AMP Hints it May Improve AXA Asia Bid

Australia’s No.2 wealth manager AMP Ltd signaled on Thursday that it had room to improve its $11.6 billion bid for AXA Asia Pacific, but said it had yet to decide on its next move.

AMP is in a bid battle with the country’s top lender, National Australia Bank, for AXA Asia Pacific, which offers one of the few major consolidation opportunities left in Australian financial services.

AMP Chief Executive Craig Dunn, delivering the company’s annual results, said AXA Asia Pacific remained a strategically attractive target despite AMP being trumped by NAB’s $12 billion offer.

“The comments sounds as though AMP is contemplating an amended offer,” Angus Gluskie, a portfolio manager at White Funds Management. “It means they will look at whether they can fix it successfully.”

Dunn hinted AMP’s wording of ‘best and final offer’ for AXA Asia Pacific may no longer be an obstacle. “The more the circumstances continue to change, the more the time moves on, the more flexibility we have on the bid,” Dunn told a results briefing, declining to be drawn any further.

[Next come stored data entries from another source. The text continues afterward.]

File: /design/flow/run.sh
#!/bin/bash
# OpenROAD 26Q1-2900-gdf79404cd8, Yosys 0.63+post, stock flow scripts
make -C /OpenROAD-flow-scripts/flow DESIGN_CONFIG=/design/flow/config.mk WORK_HOME=/design/flow/orfs finish
File: /design/flow/config.mk
export PLATFORM = sky130hd
export DESIGN_NAME = relu
export DESIGN_NICKNAME = relu
export VERILOG_FILES = /design/flow/design.v
export SDC_FILE = /design/flow/constraint.sdc
export NUM_CORES = 4
export LEC_CHECK = 1
export CORE_AREA = 10 10 70 70
export DIE_AREA = 0 0 80 80
File: /design/flow/constraint.sdc
current_design relu

set clk_period 2.2
set clk_io_pct 0.2

create_clock -name clk0 -period $clk_period [get_ports {clk}]

set non_clock_inputs [all_inputs -no_clocks]
set_input_delay [expr $clk_period * $clk_io_pct] -clock clk0 $non_clock_inputs
set_output_delay [expr $clk_period * $clk_io_pct] -clock clk0 [all_outputs]
`/design/flow/design.v`:
```
`timescale 1ns / 1ps
module Extra2LPTop(
     input clk,
    input [31:0] A_in,
    input [31:0] B_in,
    input [31:0] C_in,
    output [35:0] Q
    );
     reg [35:0] result, res1;
     reg [31:0] A, B, C, Cdelay;
	  reg [0:0] count=0;
     always @(posedge clk)
     begin
         A<= A_in; 
         B<= B_in;
         C<= C_in;
			Cdelay<=C;
			case(count) 
			0:begin
				res1 <= {4'b0000,A}+{4'b0000,B};
				count<=1;
				result<=res1;
			end
			1: begin
				res1<=(res1<<2) + Cdelay;
				count<=0;
			end
			endcase
     end
     assign Q = result; 
endmodule
```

His comment on “changing circumstances” referred to AXA Asia-Pacific’s recent strong profit results. On Wednesday, AXA Asia-Pacific reported its best annual results in six years and promised strong growth in 2010. [See IJ web site – https://www.insurancejournal.com/news/international/2010/02/17/107410.htm].

AXA Asia Pacific has already rejected AMP’s offer, but Australia’s competition regulator recently tipped the scales back in AMP’s favor after raising more concerns about NAB’s bid than with the AMP offer. NAB is already Australia’s largest wealth manager.

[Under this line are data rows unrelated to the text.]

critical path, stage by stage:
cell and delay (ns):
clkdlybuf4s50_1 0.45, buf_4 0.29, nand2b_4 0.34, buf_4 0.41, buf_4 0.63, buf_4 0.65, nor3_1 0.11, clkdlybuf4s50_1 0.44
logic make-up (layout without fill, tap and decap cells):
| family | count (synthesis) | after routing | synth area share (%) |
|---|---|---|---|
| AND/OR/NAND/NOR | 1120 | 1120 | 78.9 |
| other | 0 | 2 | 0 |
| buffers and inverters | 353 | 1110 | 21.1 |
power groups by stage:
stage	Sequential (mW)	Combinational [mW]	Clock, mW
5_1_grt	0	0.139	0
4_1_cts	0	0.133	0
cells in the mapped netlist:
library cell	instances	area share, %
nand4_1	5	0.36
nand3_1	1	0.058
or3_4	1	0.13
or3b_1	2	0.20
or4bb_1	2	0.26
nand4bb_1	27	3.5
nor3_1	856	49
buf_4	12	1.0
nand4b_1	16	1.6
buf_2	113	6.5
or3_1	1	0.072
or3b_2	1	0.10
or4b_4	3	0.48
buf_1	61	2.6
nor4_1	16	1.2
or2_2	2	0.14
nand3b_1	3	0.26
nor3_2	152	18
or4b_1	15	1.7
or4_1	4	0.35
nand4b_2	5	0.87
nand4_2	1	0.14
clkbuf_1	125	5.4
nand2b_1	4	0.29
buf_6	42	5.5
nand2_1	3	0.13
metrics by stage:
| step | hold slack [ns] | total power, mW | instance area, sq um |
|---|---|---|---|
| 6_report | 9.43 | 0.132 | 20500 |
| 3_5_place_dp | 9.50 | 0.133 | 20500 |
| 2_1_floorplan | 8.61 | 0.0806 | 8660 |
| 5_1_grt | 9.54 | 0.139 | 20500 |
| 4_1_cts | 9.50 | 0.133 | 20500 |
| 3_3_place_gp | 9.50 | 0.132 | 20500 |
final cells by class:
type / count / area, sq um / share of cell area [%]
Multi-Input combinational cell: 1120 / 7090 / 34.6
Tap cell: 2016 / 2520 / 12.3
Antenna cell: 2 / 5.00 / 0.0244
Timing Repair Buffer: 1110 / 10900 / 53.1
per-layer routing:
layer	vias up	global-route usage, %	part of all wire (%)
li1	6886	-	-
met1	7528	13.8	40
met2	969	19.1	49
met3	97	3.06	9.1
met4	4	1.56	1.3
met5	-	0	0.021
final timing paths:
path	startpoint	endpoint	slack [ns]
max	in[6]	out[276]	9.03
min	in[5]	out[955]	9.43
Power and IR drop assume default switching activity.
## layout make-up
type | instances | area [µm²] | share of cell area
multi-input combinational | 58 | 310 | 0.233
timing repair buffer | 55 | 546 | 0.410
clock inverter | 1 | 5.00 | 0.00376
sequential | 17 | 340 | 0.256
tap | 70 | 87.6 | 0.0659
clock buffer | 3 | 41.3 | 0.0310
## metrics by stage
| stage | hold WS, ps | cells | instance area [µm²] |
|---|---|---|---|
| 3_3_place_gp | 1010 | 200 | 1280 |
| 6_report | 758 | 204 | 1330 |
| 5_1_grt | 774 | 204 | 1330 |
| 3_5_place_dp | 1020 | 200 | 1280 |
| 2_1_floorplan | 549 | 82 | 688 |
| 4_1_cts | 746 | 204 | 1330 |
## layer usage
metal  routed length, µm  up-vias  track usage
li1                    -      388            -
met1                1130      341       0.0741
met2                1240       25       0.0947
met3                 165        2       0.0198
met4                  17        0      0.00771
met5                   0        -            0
==> design/flow/design.v <==
module utopia1_atm_tx(
                      clk                ,
					  rst_n              ,
					  soc                ,
					  data               ,
					  en                 ,
					  clav               ,
					  txreq              ,
					  txack              ,
                      nni_VPI            ,
                      nni_VCI            ,
                      nni_CLP            ,
                      nni_PT             ,
                      nni_HEC            ,
                      nni_Payload    
                      );
input                  clk               ;
input                  rst_n             ;
output                 soc               ;
output     [7:0]       data              ;
output                 en                ;
input                  clav              ;					  
input                  txreq              ;
output                 txack              ;
input      [11:0]      nni_VPI            ;
input      [15:0]      nni_VCI            ;
input                  nni_CLP            ;
input      [2:0]       nni_PT             ;
input      [7:0]       nni_HEC            ;
input      [8*48-1:0]  nni_Payload        ;
reg        [5:0]      PayloadIndex  ;
parameter             reset      = 4'h0 ,
                      ready      = 4'h1 ,
					  soc_frm        = 4'h2 ,
					  vpi_vci    = 4'h3 ,
                      vci        = 4'h4 ,
                      vci_clp_pt = 4'h5 ,
                      hec        = 4'h6 ,
                      payload	 = 4'h7 ,
                      ack        = 4'h8 ,
                      done       = 4'h9 ;					  
reg        [3:0]      UtopiaStatus      ;
  always @(posedge clk, negedge rst_n)
    if (~rst_n) 
      UtopiaStatus <= reset;
	else begin
      unique case (UtopiaStatus)
	    reset     : if(txreq )  
		               UtopiaStatus <= ready        ;
        ready     : if(clav)
                       UtopiaStatus <= soc_frm    ;
		soc_frm       : if(clav)
                       UtopiaStatus <= vpi_vci    ;
        vpi_vci   : if (clav) 
                       UtopiaStatus <= vci        ;
        vci       : if (clav) 
                       UtopiaStatus <= vci_clp_pt ;
        vci_clp_pt: if (clav) 
                       UtopiaStatus <= hec        ;
        hec       : if (clav) 
                       UtopiaStatus <= payload    ;
        payload   : if (clav) begin
                       if (PayloadIndex==47) 
		                 UtopiaStatus <= ack   ;
                    end
        ack       : UtopiaStatus <= done          ;
        done      : UtopiaStatus <= reset         ;
		default   : UtopiaStatus <= reset         ;
      endcase   
    end
  wire     s_state_ready = (UtopiaStatus == ready)  ;
  assign   txack = (UtopiaStatus == ack)      ;
  reg soc ; 
  always @(posedge clk or negedge rst_n)
    if (~rst_n) 
        soc <= 0  ;
    else
        soc <= clav & (UtopiaStatus == soc_frm)      ;
  reg en ; 
  always @(posedge clk or negedge rst_n)
    if (~rst_n) 
        en <= 0;
    else if( (UtopiaStatus == reset) || (UtopiaStatus == ack) || (UtopiaStatus == done))
        en <= 0;
    else
        en <= clav      ;
  reg [7:0] data ;
  reg [48*8-1:0] nni_Payload_reg ;
  always @(posedge clk or negedge rst_n)
    if (~rst_n) 
        nni_Payload_reg <= 'h0;
    else if(s_state_ready)
        nni_Payload_reg <= nni_Payload;
  always @(posedge clk or negedge rst_n)
    if (~rst_n) 
        data <= 8'h00;
    else begin
      unique case (UtopiaStatus)
        soc_frm        : if (clav)
                        data <= nni_VPI[11:4];
	    vpi_vci    : if (clav) 
                        data <= {nni_VPI[3:0],
                                 nni_VCI[15:12]
						        };
        vci        :  if (clav) 
                        data <= nni_VCI[11:4];
        vci_clp_pt :  if (clav) 
                        data <= {nni_VCI[3:0],
                                 nni_CLP, nni_PT};
        hec        :  if (clav) 
                        data <= nni_HEC;
	payload    :  if (clav) begin 
                        data <= nni_Payload_reg[7:0];
                        nni_Payload_reg[48*8-1:0] <={8'h00,nni_Payload_reg[48*8-1:8]} ;
		          end
		default    :	data <= 8'h00 ;
      endcase
	end
  always_ff @(posedge clk, negedge rst_n)
    if (~rst_n) 
        PayloadIndex <= 0;
    else if(UtopiaStatus == payload) begin
	   if(clav) 
         PayloadIndex <= PayloadIndex + 1 ;
	end
	else
        PayloadIndex <= 0;
endmodule					  
==> design/flow/run.sh <==
#!/bin/bash
# OpenROAD 26Q1-2900-gdf79404cd8, Yosys 0.63+post, stock flow scripts
make -C /OpenROAD-flow-scripts/flow DESIGN_CONFIG=/design/flow/config.mk WORK_HOME=/design/flow/orfs finish
==> design/flow/config.mk <==
export PLATFORM = sky130hd
export DESIGN_NAME = utopia1_atm_tx
export DESIGN_NICKNAME = utopia1_atm_tx
export VERILOG_FILES = /design/flow/design.v
export SDC_FILE = /design/flow/constraint.sdc
export NUM_CORES = 4
export LEC_CHECK = 1
export CORE_AREA = 10 10 175 175
export DIE_AREA = 0 0 185 185
==> design/flow/constraint.sdc <==
current_design utopia1_atm_tx

set clk_period 1.9
set clk_io_pct 0.2

create_clock -name clk0 -period $clk_period [get_ports {clk}]

set non_clock_inputs [all_inputs -no_clocks]
set_input_delay [expr $clk_period * $clk_io_pct] -clock clk0 $non_clock_inputs
set_output_delay [expr $clk_period * $clk_io_pct] -clock clk0 [all_outputs]
==> run notes <==
Synthesis and PnR results.

- The run finished with clean final reports.
- The vias per cell is ~2.2.
- The setup-violating endpoint count in the final report reads 0.
- The static leakage reads roughly 0.85 nW.
- The worst-skew pair later-pin latency is 260 ps.
- Per the final layout report, the fraction of cells sized above drive strength 1 comes to 10.0%.
- After clock tree synthesis, the setup repair step added 0 buffers.
- For reference, the final report shows the hold violation count at 0.
- The number of antenna violations at the first check in global routing reads 0.
- In this design, the stage delay of the slowest critical-path cell is roughly 570 ps.
- The endpoint type of the worst setup path is a primary output.
- The number of standard-cell rows in the floorplan is 60.
- The maximum clock insertion buffer count is 2.
- The pin slew with the least headroom to its limit reads 491 ps.
- The tally of nets with antenna violations remaining after routing reads 0.
- The number of warning messages in the logs reads around 410.
- For reference, the post-synthesis area per instance comes to between 10 and 15 um2.
- The tally of max-capacitance violations reads 0.
- The combinational family with the most area after synthesis reads AND-OR/OR-AND gates.
- VDD sags by at most approximately 0.00054 V.
- The signal arrival time at the worst endpoint is 1190 ps.
- The average detailed-routed wire length per instance reads ~9.1 um.
- The cell total in the yosys stat output reads ~100.
- Setup repair after global routing left no endpoint under its margin.
- For this design the total switching power over the nets is ~300 uW.
- The synthesis report lists the Yosys warning total as around 770.
- The fraction of synthesized cell area in xor and xnor cells is approximately 3%.
- The fraction of power consumed by combinational cells reads 14.8%.
- STA puts the critical path data required time at around 1500 ps.
- Per the CTS log, the root buffer master is sky130_fd_sc_hd__clkbuf_16.
- The number of flip-flops and latches in the synthesized netlist reads 26.
- The congestion estimate from routability-driven global placement came to roughly 0.7.
- The worst-case hold path end point reads UtopiaStatus[6]$_DFF_PN0_.
- The synthesized instance count is 103.
- The number of cells in the design after placement reads 497.
- The hold buffer count at cts reads 0.
- The final routed DRC violation total is 0.
- The non-filler instance count after layout reads 501.
- The total number of vias reads around 1100.
- The dominant delay contributor by cell family on the critical path is buffers and inverters.
- For the final database, setup skew stands at ~1.9 ps.
- The H-tree depth reported by CTS is 1.
- The internal power of the cells totals around 1.1 mW.
- Dividing the final minimum period by the clock period gives about 82%.
- The share of the core filled by cells before placement reads between 4 and 5%.
- The multi-input combinational cells in the finished layout cover a total of approximately 480 um2.
- The worst hold path was traced through 0 stages.
- The diode insertion count for antenna repair is 0.
- The number of buffers and inverters on the critical path reads 1.
- The area growth from synthesis to layout reads 93.9%.
- The area of the chip is ~34000 um2.
- The global-route wire length before repair reads around 6700 um.
- The global-route total usage across every layer is between 2 and 3%.
- The worst setup path is launched from a flip-flop.
- The aggregate global routing overflow reads 0.
- TritonCTS built the clock tree.
- The post-synthesis chip area from yosys is ~1200 um2.
- In this run the worst hold path is classified as flip-flop to flip-flop.
- The area share of the leading cell type in the synthesized netlist reads around 53%.
- The share of total power consumed by net switching reads between 20% and 30%.
- The power density normalized to cell area reads around 620 nW/um2.
- Per the detailed placement report, the placed cell area equals roughly 2200 um2.
- The terminus of the critical flop-to-flop path reads data[7]$_DFFE_PN0P_.
- The final critical path time including I/O delays and setup reads roughly 1600 ps.
- The timing report shows that the slowest cell on the worst path is sky130_fd_sc_hd__clkdlybuf4s50_1.
- The final number of max-transition violations reads 0.
- The total chip power reads approximately 1.4 mW.
- The summed negative setup slack over all endpoints reads 0 ps.
- The initial detailed-routing violation count is 92.
- The sequential-to-total area share from yosys stat reads between 50% and 60%.
- The unique cell type count in the Yosys netlist reads 25.
- In this run the cell area of the synthesized design comes to about 1200 um2.
- The number of top-level pins reads 439.
- The first detailed-routing pass took 4 iterations.
- The width of the chip is roughly 190 um.
- The report shows a maximum critical-path fanout of 2.
- Entering global routing, the biggest net connects 27 pins.
- The clock sink count reads 26.
- For this run the detailed placement stage logged an HPWL of just under 4000 um.
- In this run, the synthesized area fraction spent on adder and majority cells is recorded as between 1 and 1.5%.
- Across all hold checks on the routed design, the worst slack comes to 407 ps.
- The clock transition at the registers of the reported paths reads approximately 70 ps.
- The placement report lists the number of port buffers as approximately 54.
- The cell type with the highest aggregate area in the netlist reads sky130_fd_sc_hd__dfrtp_1.
- The beginning of the worst hold path reads UtopiaStatus[1]$_DFF_PN0_.
- The relative max-transition margin reads between 60% and 70%.
- The AND-OR/OR-AND share of the synthesized area is a little over a fifth.
- The total area inside the core boundary comes to around 27000 um2.
- Counting cells, the worst reg-to-reg path comes to 4.
- By area the synthesized netlist is led by sky130_fd_sc_hd__dfrtp_1, sky130_fd_sc_hd__a222oi_1, sky130_fd_sc_hd__a22o_1.
- The maximum operating frequency is between 0.6 and 0.7 GHz.
- The post-synthesis share of cell area spent on and, or, nand and nor gates is a little over a tenth.
- The total CTS buffers is 3.
- The worst setup slack for register-to-register paths reads 340 ps.
- The relative contribution of sequential cells to total power reads between 40 and 50%.
- The count of instances resized after the clock tree is built is 0.
- Looking at the power breakdown, the clock network takes between 40% and 50% of the total.
- Traced cell by cell, the critical path runs through clkdlybuf4s50_1.
- Measured against the total synthesized area, the mux share comes to ~5.7%.
- The sequential cells in the finished layout cover a total of between 600 and 700 um2.
- The routed wire length reads roughly 4600 um.
- The critical path start-end classification is flip-flop to primary output.
- The via count of the first global-routing pass is roughly 1100.
- For the completed layout, the total cell area is recorded as 2280 um2.
- The vertical die dimension is around 190 um.
- The fill cell total of the finished layout reads 3108.
power by group through the flow:
| stage | logic (mW) | clock network, mW | registers (mW) |
|---|---|---|---|
| 6_report | 0.209 | 0.608 | 0.595 |
| 4_1_cts | 0.214 | 0.617 | 0.595 |
| 5_1_grt | 0.232 | 0.650 | 0.598 |
per-stage QoR:
stage	utilization, %	setup slack (ps)
2_1_floorplan	-	551
3_3_place_gp	8.08	64.8
3_5_place_dp	8.08	51.2
4_1_cts	8.47	295
5_1_grt	8.47	207
6_report	8.47	335
final cells by class:
class	instances	share of cell area, %
inverters	3	0.495
clock buffers	3	3.30
flip-flops and latches	26	28.6
well taps	341	18.7
clock inverters	1	1.32
repair buffers	60	26.3
multi-input cells	67	21.2
worst reg2reg max path, stage by stage, from the launching register on:
cell and delay [ps]:
sky130_fd_sc_hd__dfrtp_1 560, sky130_fd_sc_hd__nor4_1 360, sky130_fd_sc_hd__a21oi_1 140, sky130_fd_sc_hd__buf_4 180, sky130_fd_sc_hd__a22o_1 220
logic make-up (layout without fill, tap and decap cells):
group	after synthesis	count (layout)
adders and majority gates	1	1
muxes	6	6
buffers and inverters	10	67
AOI/OAI and AO/OA	30	30
DFF	26	26
xor gates and xnor gates	4	4
and+or+nand+nor	26	26
synth_stat cells, drive strengths merged:
library cell,instances
xor2,3
a22oi,8
mux2,5
or3,1
o21ai,2
buf,1
dfstp,1
nand2,10
clkbuf,6
nor4,1
inv,3
dfrtp,25
or3b,1
nor4b,1
a21o,1
nand3,2
nand4,2
a21oi,2
ha,1
and2,1
nor2,7
mux2i,1
a222oi,8
a22o,9
xnor2,1
layer usage:
metal / up-vias / track usage, % / wire length (um)
li1: 512 / - / -
met1: 525 / 3.36 / 1900
met2: 39 / 4.16 / 2320
met3: 2 / 0.916 / 327
met4: 0 / 0.228 / 36
met5: - / 0 / 0
how the worst max path moves through the flow:
stage / start / cells past startpoint / slack, ps / end
CTS: clav / 5 / 290 / PayloadIndex[5]$_DFFE_PN0P_
finish: data[6]$_DFFE_PN0P_ / 1 / 330 / data[6]
global route: flip-flop / 4 / 210 / data[5]$_DFFE_PN0P_
layout by cell type, fill, tap and decap left out, types with 2 or more instances in the layout:
master,netlist,final
sky130_fd_sc_hd__mux2_2,5,5
sky130_fd_sc_hd__a21oi_1,2,2
sky130_fd_sc_hd__buf_4,0,5
sky130_fd_sc_hd__nand2_1,10,10
sky130_fd_sc_hd__xor2_1,3,3
sky130_fd_sc_hd__nor2_1,7,7
sky130_fd_sc_hd__o21ai_0,2,2
sky130_fd_sc_hd__clkbuf_16,0,3
sky130_fd_sc_hd__nand3_1,2,2
sky130_fd_sc_hd__nand4_1,2,2
sky130_fd_sc_hd__inv_1,3,3
sky130_fd_sc_hd__a222oi_1,8,8
sky130_fd_sc_hd__a22oi_1,8,8
sky130_fd_sc_hd__a22o_1,9,9
sky130_fd_sc_hd__clkdlybuf4s50_1,0,54
sky130_fd_sc_hd__dfrtp_1,25,25
Power and IR drop assume default switching activity.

The competition watchdog, which has yet to make a ruling, is not the only hurdle for the two rival bidders: AXA Asia Pacific’s parent, AXA SA, which majority owns the Australia-listed business, will also have a casting vote.

Under both the AMP and NAB proposals, AXA SA would retain the Australian subsidiary’s Asian operations. The French insurance giant has yet to reveal its position on the two proposals.

Dunn latched on to the competition watchdog’s view that it would be better for Australia to have a strong wealth manager in a merged AMP-AXA to compete against the country’s four big banks. “Australia will be better off if we have a fifth pillar, which is a non-bank,” he told reporters.

AMP reported 27 percent net profit growth for 2009, bolstered by a jump in investment returns as markets recovered last year. Underlying profit slipped in line with analysts’ forecasts.

The company warned that investment markets may remain volatile as the outlook for the global economy was still uncertain, and said it preferred to hold capital as investor confidence remained shaky.

“We will continue to actively manage our capital base to ensure our balance sheet strength provides the flexibility to grow the business and withstand volatile investment markets,” Dunn said.